In response to the application, government argued that Section 4 and Section 6(1)(b) of the Communal Land Act are not in breach of the Constitution and that there is nothing wrong in vesting communal land in the State President and this is done to ensure orderly development.
The agricultural venture, government argued would generate foreign currency, rural development, provision of basic amenities like clinics, schools and better housing and the establishment of an economic hub in Chilonga.
But in a judgment handed down on Thursday 6 January 2022, Justice Mafusire dismissed the application after ruling that the impugned sections in the Communal Land Act do not violate the Constitution.
While acknowledging that the Communal Land Act may have an obnoxious and racist parentage, Justice Mafusire said government in its “infinite wisdom” decided to make a political decision by leaving the concept of vesting communal lands in the State President intact.
Justice Mafusire proposed that without some sort of Commission of Enquiry on Zimbabwe’s whole agrarian reform especially as it applies to communal lands, the courts may not be sufficiently qualified to provide a wholesome solution to the question of private ownership of communal lands.
The Judge ruled that it is not an undesirable fear that the granting of title carte blanche to users and occupiers of communal lands may result in undesirable consequences and warned that foreign land barons may end up owning vast tracts of communal land and this may disrupt the orderly customary way of life in those territories.
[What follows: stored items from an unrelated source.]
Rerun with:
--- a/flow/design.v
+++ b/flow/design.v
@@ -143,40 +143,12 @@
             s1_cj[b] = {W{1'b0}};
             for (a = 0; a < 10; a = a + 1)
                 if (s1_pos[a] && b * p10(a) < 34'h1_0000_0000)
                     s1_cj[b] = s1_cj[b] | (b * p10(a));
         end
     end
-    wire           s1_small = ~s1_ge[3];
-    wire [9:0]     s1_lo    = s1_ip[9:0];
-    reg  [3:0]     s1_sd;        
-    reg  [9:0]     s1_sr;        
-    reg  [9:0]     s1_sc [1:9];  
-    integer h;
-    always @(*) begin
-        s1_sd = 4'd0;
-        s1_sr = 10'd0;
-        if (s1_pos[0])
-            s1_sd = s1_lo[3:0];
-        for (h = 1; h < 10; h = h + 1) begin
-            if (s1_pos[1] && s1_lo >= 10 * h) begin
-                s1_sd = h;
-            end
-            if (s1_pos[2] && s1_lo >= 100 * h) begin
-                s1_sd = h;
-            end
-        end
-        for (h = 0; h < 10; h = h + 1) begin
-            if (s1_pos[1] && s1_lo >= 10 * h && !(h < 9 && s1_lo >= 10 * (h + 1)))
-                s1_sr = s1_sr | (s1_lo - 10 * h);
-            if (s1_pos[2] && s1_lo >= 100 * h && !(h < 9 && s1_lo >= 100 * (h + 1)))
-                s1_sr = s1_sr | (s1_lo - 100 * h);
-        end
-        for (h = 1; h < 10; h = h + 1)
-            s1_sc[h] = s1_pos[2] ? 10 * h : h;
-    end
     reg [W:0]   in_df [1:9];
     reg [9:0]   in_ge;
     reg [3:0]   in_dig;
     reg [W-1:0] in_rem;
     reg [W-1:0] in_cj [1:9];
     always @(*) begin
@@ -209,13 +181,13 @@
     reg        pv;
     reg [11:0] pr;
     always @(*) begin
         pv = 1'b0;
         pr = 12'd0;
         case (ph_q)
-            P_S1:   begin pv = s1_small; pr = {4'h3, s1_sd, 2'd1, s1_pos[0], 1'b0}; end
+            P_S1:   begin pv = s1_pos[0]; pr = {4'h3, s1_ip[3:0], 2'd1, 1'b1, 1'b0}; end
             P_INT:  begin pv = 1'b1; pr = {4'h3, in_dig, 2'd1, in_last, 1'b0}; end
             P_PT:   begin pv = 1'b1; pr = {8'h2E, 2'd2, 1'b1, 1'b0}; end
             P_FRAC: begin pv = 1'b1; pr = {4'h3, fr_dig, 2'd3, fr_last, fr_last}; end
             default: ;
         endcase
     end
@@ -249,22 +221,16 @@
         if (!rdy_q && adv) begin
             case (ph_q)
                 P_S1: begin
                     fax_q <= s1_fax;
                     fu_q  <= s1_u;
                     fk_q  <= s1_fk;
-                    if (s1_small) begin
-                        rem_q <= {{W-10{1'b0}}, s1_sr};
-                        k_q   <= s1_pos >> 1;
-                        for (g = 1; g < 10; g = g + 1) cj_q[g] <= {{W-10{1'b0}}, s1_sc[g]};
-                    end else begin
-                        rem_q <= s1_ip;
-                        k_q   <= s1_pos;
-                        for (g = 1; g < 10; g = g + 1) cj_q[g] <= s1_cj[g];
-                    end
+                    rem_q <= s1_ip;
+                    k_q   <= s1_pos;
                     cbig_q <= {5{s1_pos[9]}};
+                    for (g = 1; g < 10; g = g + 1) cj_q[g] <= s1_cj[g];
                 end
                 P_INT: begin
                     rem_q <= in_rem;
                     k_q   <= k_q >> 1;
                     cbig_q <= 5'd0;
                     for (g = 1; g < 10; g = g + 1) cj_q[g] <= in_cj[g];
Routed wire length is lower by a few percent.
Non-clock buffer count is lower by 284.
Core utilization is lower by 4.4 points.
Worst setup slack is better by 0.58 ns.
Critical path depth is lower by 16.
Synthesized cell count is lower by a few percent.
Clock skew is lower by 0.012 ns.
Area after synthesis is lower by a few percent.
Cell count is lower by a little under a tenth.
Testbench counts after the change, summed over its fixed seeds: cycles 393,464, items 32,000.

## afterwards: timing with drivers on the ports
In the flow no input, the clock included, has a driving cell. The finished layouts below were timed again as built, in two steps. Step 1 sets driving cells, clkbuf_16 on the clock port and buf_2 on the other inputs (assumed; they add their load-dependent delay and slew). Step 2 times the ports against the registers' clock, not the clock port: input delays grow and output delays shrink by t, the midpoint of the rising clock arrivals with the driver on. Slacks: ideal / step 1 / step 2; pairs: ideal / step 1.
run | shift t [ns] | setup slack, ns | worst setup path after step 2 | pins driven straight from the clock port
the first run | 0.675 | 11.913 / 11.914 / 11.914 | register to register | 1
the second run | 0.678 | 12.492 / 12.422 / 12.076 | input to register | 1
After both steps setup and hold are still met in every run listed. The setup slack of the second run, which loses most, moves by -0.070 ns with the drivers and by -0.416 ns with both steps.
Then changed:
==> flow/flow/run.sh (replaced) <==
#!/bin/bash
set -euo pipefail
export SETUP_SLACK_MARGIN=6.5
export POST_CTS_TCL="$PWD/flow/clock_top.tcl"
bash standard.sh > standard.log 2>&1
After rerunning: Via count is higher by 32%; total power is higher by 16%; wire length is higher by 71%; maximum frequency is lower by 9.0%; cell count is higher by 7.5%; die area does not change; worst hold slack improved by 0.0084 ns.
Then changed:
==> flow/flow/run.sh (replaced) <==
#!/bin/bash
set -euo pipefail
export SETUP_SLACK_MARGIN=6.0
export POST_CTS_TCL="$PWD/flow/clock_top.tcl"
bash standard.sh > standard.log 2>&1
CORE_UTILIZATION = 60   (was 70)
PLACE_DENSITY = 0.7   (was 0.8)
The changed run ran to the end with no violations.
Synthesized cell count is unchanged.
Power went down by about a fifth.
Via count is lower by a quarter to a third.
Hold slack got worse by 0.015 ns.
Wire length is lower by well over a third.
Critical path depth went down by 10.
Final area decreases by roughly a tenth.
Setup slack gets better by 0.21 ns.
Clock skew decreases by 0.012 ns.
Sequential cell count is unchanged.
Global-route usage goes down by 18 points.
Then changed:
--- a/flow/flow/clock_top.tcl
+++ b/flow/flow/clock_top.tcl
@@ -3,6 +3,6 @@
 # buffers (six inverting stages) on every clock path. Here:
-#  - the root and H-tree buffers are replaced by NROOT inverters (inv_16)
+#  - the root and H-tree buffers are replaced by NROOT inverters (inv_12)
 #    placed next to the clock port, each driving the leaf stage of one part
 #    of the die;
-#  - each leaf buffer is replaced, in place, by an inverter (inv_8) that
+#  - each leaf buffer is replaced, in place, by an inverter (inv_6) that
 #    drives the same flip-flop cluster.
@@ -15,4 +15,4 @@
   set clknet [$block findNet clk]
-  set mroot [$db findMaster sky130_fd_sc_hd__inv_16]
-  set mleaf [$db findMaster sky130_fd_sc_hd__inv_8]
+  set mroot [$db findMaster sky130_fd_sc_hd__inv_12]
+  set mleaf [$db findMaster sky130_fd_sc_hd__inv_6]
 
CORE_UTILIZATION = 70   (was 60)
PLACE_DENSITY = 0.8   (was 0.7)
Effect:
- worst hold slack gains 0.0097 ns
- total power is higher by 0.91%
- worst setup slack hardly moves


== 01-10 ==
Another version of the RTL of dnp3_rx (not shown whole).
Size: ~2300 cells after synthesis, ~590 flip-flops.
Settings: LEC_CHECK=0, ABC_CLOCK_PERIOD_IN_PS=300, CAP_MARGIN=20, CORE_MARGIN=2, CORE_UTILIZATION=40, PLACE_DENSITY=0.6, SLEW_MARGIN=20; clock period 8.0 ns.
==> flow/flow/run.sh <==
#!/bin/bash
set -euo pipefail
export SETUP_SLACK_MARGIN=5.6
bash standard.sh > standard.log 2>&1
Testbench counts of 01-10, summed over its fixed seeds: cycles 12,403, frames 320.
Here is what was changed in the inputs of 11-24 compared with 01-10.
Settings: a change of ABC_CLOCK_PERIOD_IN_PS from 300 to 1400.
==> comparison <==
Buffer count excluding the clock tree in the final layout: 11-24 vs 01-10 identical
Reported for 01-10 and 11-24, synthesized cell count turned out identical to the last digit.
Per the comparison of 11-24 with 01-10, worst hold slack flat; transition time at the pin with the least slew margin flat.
Source: an optimization exercise on an open RTL-to-GDS flow (aim: small area). Production flows keep margins and buffers that such runs may drop. No activity file was given, so power comes from the tool's default toggle rates.

// fcb
module fcb (
    input  wire        CLK,
    input  wire        RST,
    input  wire [3:0]  COL_IN,
    input  wire        DATA_IN,
    output wire [3:0]  ROW_OUT,
    output wire        COL_PULL,
    output wire        DATA_OE,
    output wire        DATA_OUT,
    output wire        DATA_PU,
    output reg  [15:0] MOTOR_DUTY,
    output reg         MOTOR_WR,
    output reg         MOTOR_EN,
    output wire [52:0] DISP_WORD,
    output wire        DISP_WR,
    output wire        IL_TRIPPED,
    output wire [1:0]  SN_STATUS,
    output wire [4:0]  KEY_CODE
);
    wire [2:0] cs_speed;
    wire [1:0] cs_mode;
    wire [1:0] cs_thr;
    wire       fg_duty_we, bg_duty_we;
    wire [2:0] fg_duty, bg_duty;
    reg  [2:0] duty;
    fcb_fg u_fg (
        .clk        (CLK),
        .rst        (RST),
        .col_in     (COL_IN),
        .il_tripped (IL_TRIPPED),
        .row_out    (ROW_OUT),
        .kp_res     (KEY_CODE),
        .cs_speed   (cs_speed),
        .cs_mode    (cs_mode),
        .cs_thr     (cs_thr),
        .duty_we    (fg_duty_we),
        .duty_val   (fg_duty)
    );
    fcb_bg u_bg (
        .clk        (CLK),
        .rst        (RST),
        .data_in    (DATA_IN),
        .cs_speed   (cs_speed),
        .cs_mode    (cs_mode),
        .cs_thr     (cs_thr),
        .data_oe    (DATA_OE),
        .data_out   (DATA_OUT),
        .il_tripped (IL_TRIPPED),
        .sn_status  (SN_STATUS),
        .disp_word  (DISP_WORD),
        .disp_wr    (DISP_WR),
        .duty_we    (bg_duty_we),
        .duty_val   (bg_duty)
    );
    assign COL_PULL = 1'b1;
    assign DATA_PU  = ~DATA_OE;
    always @(*) begin
        casez (duty)
            3'b000:  MOTOR_DUTY = 16'd0;
            3'b001:  MOTOR_DUTY = 16'd19660;
            3'b010:  MOTOR_DUTY = 16'd39321;
            3'b011:  MOTOR_DUTY = 16'd52428;
            default: MOTOR_DUTY = 16'd65535;
        endcase
    end
    always @(posedge CLK) begin
        if (RST) begin
            duty     <= 3'd0;
            MOTOR_WR <= 1'b0;
            MOTOR_EN <= 1'b0;
        end else begin
            MOTOR_EN <= 1'b1;
            MOTOR_WR <= bg_duty_we | fg_duty_we;
            if (bg_duty_we)
  ...
Size: about 95 I/O pins.
export LEC_CHECK = 0
export CAP_MARGIN = 20
export CORE_MARGIN = 2
export CORE_UTILIZATION = 65
export CTS_BUF_LIST = sky130_fd_sc_hd__clkbuf_8
export SLEW_MARGIN = 20
create_clock -name core_clock -period 10.0 [get_ports {CLK}]
run.sh (not shown) runs the stock make flow with config.mk's settings and CLKGATE_MAP_FILE= SYNTH_SCRIPT=/design/flow/synth_recipe.tcl, a recipe that flattens the netlist after the stock synthesis.
The first run ran to the end with no violations.
Change:
==> flow/flow/run.sh (new file) <==
#!/bin/bash
# Standard layout (the standard.sh, unchanged synthesis), except that the
# port buffers are the smallest buffer cell instead of the one buffer_ports picks.
set -euo pipefail
bash standard.sh "BUFFER_PORTS_ARGS=-buffer_cell sky130_fd_sc_hd__buf_1" finish > standard_make.log 2>&1
==> flow/standard.sh (new file) <==
#!/bin/bash
# synth_recipe.tcl (not shown) runs the flow's synth.tcl, then flattens the netlist and writes it again
# the make line also repeats each setting of config.mk as NAME=value (left out here)
make -C /OpenROAD-flow-scripts/flow DESIGN_CONFIG=/design/flow/config.mk WORK_HOME=/design/flow/orfs CLKGATE_MAP_FILE= SYNTH_SCRIPT=/design/flow/synth_recipe.tcl "${@:-finish}"
- CORE_UTILIZATION: 65 -> 40
removed: flow/run.sh
Effect: Design area went down by about 4.3%; core utilization went down by 32 points; via count went down by about 4%; routed wire length went down by 2.8%; power went up by 0.65%; synthesized area stays the same; flip-flop and latch count does not change; cell count went up by about 9%; sequential share of layout area went up by 1.8 points.
Function was not checked in any run of this note: the RTL went through the layout flow alone.

========
fcb, a different RTL version from the one above (not shown whole).
Size in the first run: about 880 cells after synthesis, roughly 150 flip-flops, about 8400 sq um of cells after synthesis.
==> flow/design.v (excerpt) <==
module fcb (
    input  wire        CLK,
    input  wire        RST,
    input  wire [3:0]  COL_IN,
    input  wire        DATA_IN,
    output wire [3:0]  ROW_OUT,
    output wire        COL_PULL,
    output wire        DATA_OE,
    output wire        DATA_OUT,
    output wire        DATA_PU,
    output reg  [15:0] MOTOR_DUTY,
    output reg         MOTOR_WR,
    output reg         MOTOR_EN,
    output wire [52:0] DISP_WORD,
    output wire        DISP_WR,
    output wire        IL_TRIPPED,
    output wire [1:0]  SN_STATUS,
    output wire [4:0]  KEY_CODE
);
clock: 10.0 ns
lec_check: 0
cap_margin: 20
core_margin: 2
core_utilization: 40
cts_buf_list: sky130_fd_sc_hd__clkbuf_8
slew_margin: 20
Stock flow here: none of the scripts above is used.
The starting point ran to the end with no violations.
Edit:
- ABC_AREA: unset -> 1
- CTS_BUF_LIST: sky130_fd_sc_hd__clkbuf_8 -> unset
The changed run finished with timing, DRC and antenna clean; final area rises by about 3.6%; total power is lower by about 2%; utilization went up by 1.1 points; sequential share of layout area drops by 1.3 points; clock-buffer cell count drops by 1; non-clock buffer count is lower by 1; clock skew stays flat; area after synthesis goes up by about 2.7%; via count climbs by 9.6%; synthesized cell count rises by 25%.
Function was not checked in any run of this note: the RTL went through the layout flow alone.

static timing again, ports no longer ideal:
The flow's constraints put no driver on any port. The routed layouts listed below were extracted and timed again, unchanged, in two steps.
Step 1 (the two cells are an assumption about what drives the block):
set clk [get_ports {CLK}]
set_driving_cell -lib_cell sky130_fd_sc_hd__clkbuf_16 $clk
set_driving_cell -lib_cell sky130_fd_sc_hd__buf_2 [delete_from_list [all_inputs] $clk]
Step 2 adds t to the input delays and takes it off the output delays; t is the mean of the earliest and latest rising clock arrival at the registers after step 1. Input paths then give back, and output paths get back, about the clock's delay inside the block.
Three values: ideal ports, drivers, drivers and shift; two values: the first two.
run | shift t [ns] | setup slack, ns | hold WS [ns] | worst slew at a driven data input, ns | cell pins on the clock port's net
the first run of note 1 | 0.482 | 5.020 / 5.020 / 5.020 | 0.462 / 0.462 / 0.462 | 0.03 | 1
the second run of note 1 | 0.487 | 5.088 / 5.088 / 5.088 | 0.454 / 0.454 / 0.454 | 0.05 | 1
the first run of note 2 | 0.493 | 4.945 / 4.945 / 4.945 | 0.456 / 0.456 / 0.456 | 0.04 | 1
the second run of note 2 | 0.462 | 5.564 / 5.564 / 5.564 | 0.436 / 0.436 / 0.436 | 0.04 | 1
After both steps every run listed still meets setup and hold.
Justice Mafusire said the Executive and the Legislature are better placed than the courts to consider, on the basis of the material, information, the expertise, the resources, and so on, available to them whether, in spite of the regrettable origins of the Communal Land Act, it is time that private ownership of communal territories is recognised so that individual title deeds can now be granted to the occupiers of such territories.